The government’s obsession with modern methods of construction (MMC) seems to know no bounds. Even the chancellor is now a convert. However, I still harbour a heretical allegiance to the most ancient method of construction – brick.

Alastair Stewart

Alastair Stewart

Among a flurry of support for housing and infrastructure in the 3 March Budget, Rishi Sunak unveiled £10m of “seed funding” for a new taskforce to “fast-track” the adoption of MMC. This is nothing new: a long succession of housing ministers have evangelised offsite production as a silver bullet for solving the housing crisis.

Government housing quango Homes England wants a quarter of new houses it supports to be built ‘offsite’ and has even invested directly in modular homebuilders ilke Homes and Urban Splash. Now, further investment appears to be on the cards; former chief executive of Crest Nicholson Stephen Stone was this month appointed to the ilke board of directors to “forge partnerships with institutional investors”. If that doesn’t mean the company is looking to float its shares, I’m a Dutchman.

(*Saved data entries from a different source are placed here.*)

[src/rtl/pcm_tgen_pkg.sv]
package pcm_tgen_pkg;

    parameter int FL_W = 10;
    localparam int CFG_W = 2 * FL_W + 4;

    // Field order fixes the configuration word layout (MSB first).
    typedef struct packed {
        logic            fs_fall;    // frame begins on falling sync transition
        logic            clk_norm;   // sample on rising edge, launch on falling
        logic            fs_cons;    // frame sync taken from fs_in
        logic            bclk_cons;  // bit clock taken from bclk_in
        logic [FL_W-1:0] sync_len;   // bit clocks of active sync
        logic [FL_W-1:0] frame_m1;   // bit clocks per frame minus one
    } tcfg_t;

    function automatic logic [FL_W-1:0] step_pos(input logic [FL_W-1:0] cur,
                                                 input logic [FL_W-1:0] last,
                                                 input logic            restart);
        return (restart || cur >= last) ? '0 : cur + 1'b1;
    endfunction

    function automatic logic fs_drive(input logic active, input logic fall);
        return active ^ fall;
    endfunction

endpackage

Dutchmen, it turns out, were no mean bricklayers, as I was reminded while poring over Brick: A World History by James WP Campbell and Will Pryce, a magnificently written and illustrated 320-page tome I got for Christmas. I heartily recommend it to all fellow brick geeks. (I should declare an interest: a brick company is among my clients; publisher Thames & Hudson is not.)

Brick’s history spans 10 millennia, encompassing ancient Babylon and St Pancras station

Ornately fashioned brick facades were hallmarks of the glorious townhouses that sprouted like tulips (but held their value longer) during Amsterdam’s Golden Age. To this day, British bricklayers still learn ‘Dutch’ and ‘Flemish’ bonds (among other patterns nicely illustrated in the book’s glossary).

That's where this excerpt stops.